**WHAT YOU SHOULD DO:** Give again, word for word, each line below starting at the one that contains "[metrics] count of instances" and ending at the one that contains "[metrics] number of global-route".

[Stored data entries]
* * *

<file path="config.mk">
export PLATFORM = sky130hd
export DESIGN_NAME = cpac_rotate
export DESIGN_NICKNAME = d
export VERILOG_FILES = /design/src/rtl/cpac_pkg.sv /design/src/rtl/cpac_rotate.sv
export SDC_FILE = /design/constraint.sdc
export NUM_CORES = 2
export LEC_CHECK = 0
export BUFFER_PORTS_ARGS = -buffer_cell sky130_fd_sc_hd__buf_2
export CAP_MARGIN = 20
export CORE_UTILIZATION = 65
export CTS_CLUSTER_SIZE = 40
export DETAILED_ROUTE_END_ITERATION = 12
export PLACE_DENSITY = 0.81
export SLEW_MARGIN = 30
export SYNTH_ARGS = -nofsm -noshare
export SYNTH_HDL_FRONTEND = slang
export SYNTH_SLANG_ARGS = --single-unit
</file>
<file path="constraint.sdc">
create_clock -name clk -period 6.3 [get_ports clk]
set_clock_uncertainty 0.1 [all_clocks]
set_input_delay 0.945 -clock clk [delete_from_list [all_inputs] [get_ports clk]]
set_output_delay 0.945 -clock clk [all_outputs]
set_load 0.005 [all_outputs]
</file>
<file path="src/rtl/cpac_pkg.sv">
// Shared types, constants and helper functions for the camera pitch angle correction block.
`timescale 1ns / 1ps

package cpac_pkg;

    localparam int CORDIC_STAGES = 16;
    localparam int VAL_W = 34;
    localparam int QBITS = 30;
    localparam int UNIT_SHIFT = 16;
    localparam int ANG90 = 9000;
    localparam int ANG180 = 18000;
    localparam int GAIN_INV = 652032875;
    localparam int DIV_BITS = 16;
    localparam int NUM_W = 47;
    localparam int REM_W = 50;

    typedef logic signed [VAL_W-1:0] val_t;
    typedef logic signed [14:0] angle_t;

    typedef enum logic [0:0] {
        REG_CAMERA_PITCH      = 1'b0,
        REG_HEIGHT_DIFFERENCE = 1'b1
    } cfg_reg_t;

    // Status that leaves the divider together with the quotient.
    typedef struct packed {
        logic        ovf;
        logic [15:0] quot;
    } div_stat_t;

    // Arctangent of 2^-i in units of 1/65536 hundredth of a degree.
    function automatic val_t atan_unit(input int i);
        val_t r;
        case (i)
            0:  r = val_t'(294912000);
            1:  r = val_t'(174096719);
            2:  r = val_t'(91987925);
            3:  r = val_t'(46694507);
            4:  r = val_t'(23437865);
            5:  r = val_t'(11730358);
            6:  r = val_t'(5866610);
            7:  r = val_t'(2933484);
            8:  r = val_t'(1466764);
            9:  r = val_t'(733385);
            10: r = val_t'(366693);
            11: r = val_t'(183346);
            12: r = val_t'(91673);
            13: r = val_t'(45837);
            14: r = val_t'(22918);
            15: r = val_t'(11459);
            16: r = val_t'(5730);
            17: r = val_t'(2865);
            18: r = val_t'(1432);
            19: r = val_t'(716);
            20: r = val_t'(358);
            21: r = val_t'(179);
            22: r = val_t'(90);
            23: r = val_t'(45);
            24: r = val_t'(22);
            25: r = val_t'(11);
            26: r = val_t'(6);
            27: r = val_t'(3);
            28: r = val_t'(1);
            29: r = val_t'(1);
            default: r = '0;
        endcase
        return r;
    endfunction

    // Rounds an internal angle to hundredths (half away from zero) and clamps it.
    function automatic logic signed [17:0] round_clamp(input val_t v, input int lim);
        logic [VAL_W-1:0] mag;
        logic [VAL_W-1:0] sum;
        logic signed [17:0] r;
        logic signed [17:0] l;
        mag = v[VAL_W-1] ? VAL_W'(-v) : VAL_W'(v);
        sum = mag + (VAL_W'(1) << (UNIT_SHIFT - 1));
        r = v[VAL_W-1] ? -$signed({1'b0, sum[UNIT_SHIFT+16:UNIT_SHIFT]})
                       : $signed({1'b0, sum[UNIT_SHIFT+16:UNIT_SHIFT]});
        l = 18'(lim);
        if (r > l)
        begin
            r = l;
        end
        else if (r < -l)
        begin
            r = -l;
        end
        return r;
    endfunction

endpackage

</file>
<file path="src/rtl/cpac_rotate.sv">
// Pipelined rotation-mode CORDIC giving the cosine and sine of an angle in hundredths.
`timescale 1ns / 1ps

module cpac_rotate
    import cpac_pkg::*;
(
    input  logic   clk,
    input  logic   ce,
    input  angle_t angle,
    output val_t   cos_q,
    output val_t   sin_q
);

    val_t x_reg [0:CORDIC_STAGES];
    val_t y_reg [0:CORDIC_STAGES];
    val_t z_reg [0:CORDIC_STAGES];
    logic flip_reg [0:CORDIC_STAGES];
    val_t cos_reg;
    val_t sin_reg;

    logic signed [15:0] a_ext;
    logic signed [15:0] a_red;
    logic               a_flip;

    // Angles beyond a right angle are folded back and both results negated.
    always_comb
    begin
        a_ext  = {angle[14], angle};
        a_red  = a_ext;
        a_flip = 1'b0;
        if (a_ext > 16'(ANG90))
        begin
            a_red  = a_ext - 16'(ANG180);
            a_flip = 1'b1;
        end
        else if (a_ext < -16'(ANG90))
        begin
            a_red  = a_ext + 16'(ANG180);
            a_flip = 1'b1;
        end
    end

    always_ff @(posedge clk)
    begin
        if (ce)
        begin
            x_reg[0]    <= val_t'(GAIN_INV);
            y_reg[0]    <= '0;
            z_reg[0]    <= val_t'(a_red) <<< UNIT_SHIFT;
            flip_reg[0] <= a_flip;
        end
    end

    for (genvar i = 0; i < CORDIC_STAGES; i++)
    begin : g_stage
        always_ff @(posedge clk)
        begin
            if (ce)
            begin
                if (!z_reg[i][VAL_W-1])
                begin
                    x_reg[i+1] <= x_reg[i] - (y_reg[i] >>> i);
                    y_reg[i+1] <= y_reg[i] + (x_reg[i] >>> i);
                    z_reg[i+1] <= z_reg[i] - atan_unit(i);
                end
                else
                begin
                    x_reg[i+1] <= x_reg[i] + (y_reg[i] >>> i);
                    y_reg[i+1] <= y_reg[i] - (x_reg[i] >>> i);
                    z_reg[i+1] <= z_reg[i] + atan_unit(i);
                end
                flip_reg[i+1] <= flip_reg[i];
            end
        end
    end

    always_ff @(posedge clk)
    begin
        if (ce)
        begin
            cos_reg <= flip_reg[CORDIC_STAGES] ? -x_reg[CORDIC_STAGES] : x_reg[CORDIC_STAGES];
            sin_reg <= flip_reg[CORDIC_STAGES] ? -y_reg[CORDIC_STAGES] : y_reg[CORDIC_STAGES];
        end
    end

    assign cos_q = cos_reg;
    assign sin_q = sin_reg;

endmodule

</file>
======== Yosys cells after proc, flatten, opt, wreduce, memory -nomap -nowiden ========
Memory sizes are Yosys's and may differ from the RTL's.
Index checks and enable logic that the tools add are counted.
word-level totals
  bits of input ports ..................... 17
  memories kept ........................... 4
  bits in registers ....................... 68
  output and inout bits ................... 68
  memory bits (writable) .................. 1751
  word-level logic and storage cells ...... 307
operators by class
  add/sub/neg operators ................... 99
  muxes and demuxes ....................... 152
  order comparisons ....................... 2
  bitwise logic cells ..................... 48
memory list
  memory    words  width  read ports  clocked after memory_dff  wr ports  line               source
  x_reg     17     34     17          0                         17        cpac_rotate.sv:14  val_t x_reg [0:CORDIC_STAGES];
  y_reg     17     34     17          0                         17        cpac_rotate.sv:15  val_t y_reg [0:CORDIC_STAGES];
  z_reg     17     34     16          0                         17        cpac_rotate.sv:16  val_t z_reg [0:CORDIC_STAGES];
  flip_reg  17     1      17          0                         17        cpac_rotate.sv:17  logic flip_reg [0:CORDIC_STAGES];
operators by type and width
  kind              count
  $mux W34          50
  $mux W1           100
  $add A34 B19 Y34  2
  $add A34 B20 Y34  2
  $add A34 B21 Y34  2
  $add A34 B22 Y34  2
  $add A34 B23 Y34  2
  $add A34 B24 Y34  2
  $add A34 B25 Y34  2
  $add A34 B26 Y34  2
  $add A34 B27 Y34  2
  $add A34 B28 Y34  2
  $add A34 B29 Y34  2
  $add A34 B30 Y34  2
  $add A34 B31 Y34  2
  $add A34 B32 Y34  2
  $add A34 B33 Y34  2
  $neg A34 Y34      2
  $sub A34 B19 Y34  2
  $sub A34 B20 Y34  2
  $sub A34 B21 Y34  2
  $sub A34 B22 Y34  2
  $sub A34 B23 Y34  2
  $sub A34 B24 Y34  2
  49 further kinds  107

======== Depth between registers and ports, before layout ========
  depth after elaboration ................. 4
  depth in mapped cells ................... 22
  depth with buffers taken out ............ 21

======== Worst setup path after synthesis ========
Ideal clock, no wire load.
  path kind ............................... in2reg
  start ................................... input ce
  end ..................................... memory y_reg[3][26] (netlist name), data pin
  arrival ................................. 5.389 ns
  data required time ...................... 5.939 ns
  slack ................................... 0.550 ns
  setup time .............................. 0.261 ns
  buffers on the path ..................... 3
  cell stages on the path ................. 17
  path through ............................ clkbuf_1 nand2_1 clkinv_1 clkbuf_1 buf_1 nor2_1 xnor2_1 ha_1 nor2b_1 o31a_1 or3_1 a311o_1 a41oi_1 o21ai_1 o41ai_2 o22ai_1 a311o_1
RTL lines
  item                line               source
  start: declaration  cpac_rotate.sv:8   input logic ce,
  end: declaration    cpac_rotate.sv:15

==> impl_summary.log <==
[metrics] outcome: finished, final reports clean
[metrics] Max Slew Vio Count: 0
[metrics] clock transition time at the flip-flop clock pins of the worst setup and hold paths: ~0.060 ns
[metrics] Max Buffers Root-to-Sink: 3
[metrics] adder-cell share of the synthesized area: approximately 14%
[metrics] max reg flops: 511
[metrics] data required time at the worst endpoint: between 6 and 7 ns
[metrics] met3 usage: around 4.3%
[metrics] post-detailed-route DRC marker count: 0
[metrics] family with the most delay on the worst path: simple AND/OR/NAND/NOR gates
[metrics] synthesized area per cell: ~9.5 um^2
[metrics] peak fanout along the critical path: 5
[metrics] Synth Register Bits: approximately 1500
[metrics] XOR/XNOR share of the synthesized area: approximately 13%
[metrics] met1 global-route usage: 44.6%
[metrics] hold_buf cts: 0
[metrics] reg-to-reg endpoint: y_reg[3][31]$_DFFE_PP_
[metrics] post-route setup TNS: 0 ns
[metrics] IO buf count: 84
[metrics] via total after detailed routing: 108000
[metrics] Top FF cell, synth: edfxtp_1
[metrics] core footprint: about 0.2 mm^2
[metrics] TritonCTS clock tree: done
[metrics] full die area: a little over 0.2 mm^2
[metrics] final-report hold violation count: 0
[metrics] share of layout cells above drive strength 1: approximately 4.7%
[metrics] wire per inst: about 21 um
[metrics] Setup Viol. Count Final: 0
[metrics] IO Pins: between 80 and 90
[metrics] sequential area share after synthesis: 35.3%
[metrics] routability congestion estimate from global placement: ~1.0
[metrics] First DRT Iteration DRCs: between 10000 and 15000
[metrics] Final Critical Period: ~5.7 ns
[metrics] global-route total usage across every layer: 33.3%
[metrics] count of unique library cells instantiated by Yosys: 93
[metrics] Mapped Area: around 0.13 mm^2
[metrics] Worst Hold Endpoint: z_reg[0][18]$_DFFE_PP_
[metrics] CP max-delay cell: or4_1
[metrics] maximum number of pins on one net before global-route repair: 183
[metrics] net count of the finished layout: 15300
[metrics] count of instances resized after the clock tree is built: 0
[metrics] Num CTS Buffers: approximately 170
[metrics] critical path's largest stage delay: slightly above 0.6 ns
[metrics] number of global-route vias before repair: approximately 100k
[metrics] Mapped Cells: between 10000 and 15000
[metrics] Worst path most repeated cell: nand2_1
[metrics] total of warnings raised by yosys: 0
[metrics] met2 track demand over resource: a little under three fifths
[metrics] via count normalized by instance count: around 6.5
[metrics] type of the worst setup path: reg2reg
[metrics] HPWL after detailed placement: 273000 um
[metrics] simple-gate portion of the synthesized area: 13.5%
[metrics] Fmax achieved: between 0.15 and 0.2 GHz
[metrics] number of buffers and inverters on the critical path: 0
[metrics] height of the chip: 452 um
[metrics] Post-synth EDFFs: between 1500 and 2000
[metrics] depth of the worst hold-timing path: 1
[metrics] clock sink count: around 1500
[metrics] fraction of synthesis flops using an asynchronous set or reset pin: 0%
[metrics] routing layer with the top usage in global route: met2
[metrics] dominant combinational cell family by area after synthesis: compound AO/OA/AOI/OAI gates
[metrics] Tightest Pin Transition: around 1 ns
[metrics] Compound-Gate Fraction of Synth Area: 21.1%
[metrics] period utilization: 91.1%
[metrics] cell row count: 164
[metrics] synth-to-layout area growth: 6.98%
[metrics] Arrival @ worst endpoint: roughly 6.2 ns
[metrics] remaining max-slew budget at the tightest pin: between 30% and 40%
[metrics] postcts setup bufs: 0
[metrics] cell breakdown of the critical path: or4_1 -> or4_1 -> or3_1 -> nor3_2 -> nand2_1 -> o41a_1 -> nand2_1 -> o21ai_0 -> ha_1 -> nand2_1 -> o21ai_0 -> or3_1 -> o31a_1 -> o21ai_1 -> o211ai_1 -> a21o_1 -> a211o_1 -> a31oi_1 -> xnor2_1
[metrics] die boundary width: between 400 and 500 um
[metrics] Worst-Skew Late Latency: roughly 0.85 ns
[metrics] first-pass GRT wire length: 554000 um
[metrics] number of max-cap violations: 0
[metrics] fillcell total: 15100
[metrics] Critical Path Sink Type: register
[metrics] H-tree levels: 4
[metrics] starting density of the core: 65.6%
[metrics] gr ovfl total: 0
[metrics] R2R setup slack: approximately 0.56 ns
[metrics] root cell of the clock tree: clkbuf_16
[metrics] class of the worst hold path: in2reg
[metrics] element type at the critical path start: register
[metrics] source of the worst hold timing path: angle[2]
[metrics] Post-Route WL: roughly 350000 um
[metrics] unrepaired setup endpoints after global routing: false
[metrics] portion of netlist area occupied by mux cells: less than 1%
[metrics] path depth of the worst reg2reg path: 19
[metrics] initial antenna violation count: 3
[metrics] Worst R2R Start: x_reg[2][12]$_DFFE_PP_
[metrics] residual antenna-violating net count after detailed routing: 0
[metrics] iteration count of the initial detailed-routing pass: 7
[layout by cell type (no fill, tap or decap), types with 43 or more instances in the layout]
master,netlist,layout
o211ai_1,61,61
ha_1,1400,1400
or3_1,127,127
or4_1,43,43
nor4_1,72,71
clkbuf_16,0,175
o31a_1,52,52
inv_1,511,509
or2_2,68,68
buf_4,0,84
nor2_1,1019,1019
nor3_1,331,331
o21ai_0,720,720
a31oi_1,138,138
mux2_2,51,51
xnor2_1,1253,1253
a211oi_1,127,124
mux2i_1,72,72
xor2_1,661,661
nand2b_1,208,208
nand2_1,797,789
buf_2,2,83
nand3_1,300,300
a21o_1,753,753
and3_1,132,132
o21bai_1,193,193
and2_1,64,64
o41ai_1,49,48
nor2b_1,206,206
edfxtp_1,1549,1549
o21a_1,186,186
o31ai_1,180,180
nand4_1,132,132
a21oi_1,1428,1428
[metrics by stage]
stage          area (um^2)  hold slack (ns)  util [%]  std cells  setup slack, ns
6_report            141000            0.244      70.2      16700            0.564
5_1_grt             141000            0.213      70.2      16700            0.308
4_1_cts             141000            0.195      70.2      16700            0.643
3_5_place_dp        135000            0.307      67.3      16400            0.408
3_3_place_gp        135000            0.302      67.3      16400            0.429
2_1_floorplan       132000            0.300         -      13800            0.550
[worst max-delay path by stage]
| stage | start | to | slack, ns | cells after the start |
|---|---|---|---|---|
| after detailed placement | ce | y_reg[16][33]$_DFFE_PP_ | 0.41 | 16 |
| final | x_reg[2][12]$_DFFE_PP_ | y_reg[3][31]$_DFFE_PP_ | 0.56 | 19 |
| after global placement | ce | y_reg[16][33]$_DFFE_PP_ | 0.43 | 16 |
| after global routing | y_reg[2][9]$_DFFE_PP_ | x_reg[3][33]$_DFFE_PP_ | 0.31 | 16 |
| after CTS | x_reg[2][12]$_DFFE_PP_ | y_reg[3][31]$_DFFE_PP_ | 0.64 | 19 |
| after floorplan | ce | y_reg[3][26]$_DFFE_PP_ | 0.55 | 17 |
[logic make-up after synthesis]
family	count (synthesis)
muxes	123
xor gates and xnor gates	1914
other	2
AOI/OAI and AO/OA	4328
DFF	1549
and+or+nand+nor	3642
buffers and inverters	842
adders and majority gates	1441
[layer usage]
| layer | wire length, um | up-vias |
|---|---|---|
| met5 | 10 | - |
| met4 | 12000 | 2 |
| met3 | 23700 | 677 |
| met2 | 165000 | 3990 |
| met1 | 151000 | 51700 |
| li1 | - | 51800 |
[synth_stat cells (138+ instances only)]
master | count | area share (%)
a21oi_1 | 1428 | 5.4
o31ai_1 | 180 | 1.0
xor2_1 | 661 | 4.4
o21ai_0 | 720 | 2.7
a21o_1 | 753 | 4.3
nor3_1 | 331 | 1.3
o21bai_1 | 193 | 1.1
nor2b_1 | 206 | 0.98
xnor2_1 | 1253 | 8.3
nand2_1 | 797 | 2.3
nand2b_1 | 208 | 0.99
clkbuf_1 | 296 | 0.84
nor2_1 | 1019 | 2.9
edfxtp_1 | 1549 | 35
a31oi_1 | 138 | 0.66
ha_1 | 1400 | 13
nand3_1 | 300 | 1.1
inv_1 | 511 | 1.5
o21a_1 | 186 | 1.1
[layout make-up]
class                           instances  area (um^2)  area share, %
Antenna cell                            2         5.00        0.00355
Clock inverter                        126         1300          0.923
Inverter                              517         1940           1.38
Multi-Input combinational cell      11500        82000           58.2
Clock buffer                          194         4450           3.16
Timing Repair Buffer                  178         1250          0.891
Sequential cell                      1549        46500           33.0
Tap cell                             2656         3320           2.36
Power is not shown: default switching activity piles up to over one toggle a cycle in this logic, so the estimate is an artifact.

* * *

**WRITTEN RESPONSE:**
[metrics] count of instances resized after the clock tree is built: 0
[metrics] Num CTS Buffers: approximately 170
[metrics] critical path's largest stage delay: slightly above 0.6 ns
[metrics] number of global-route vias before repair: approximately 100k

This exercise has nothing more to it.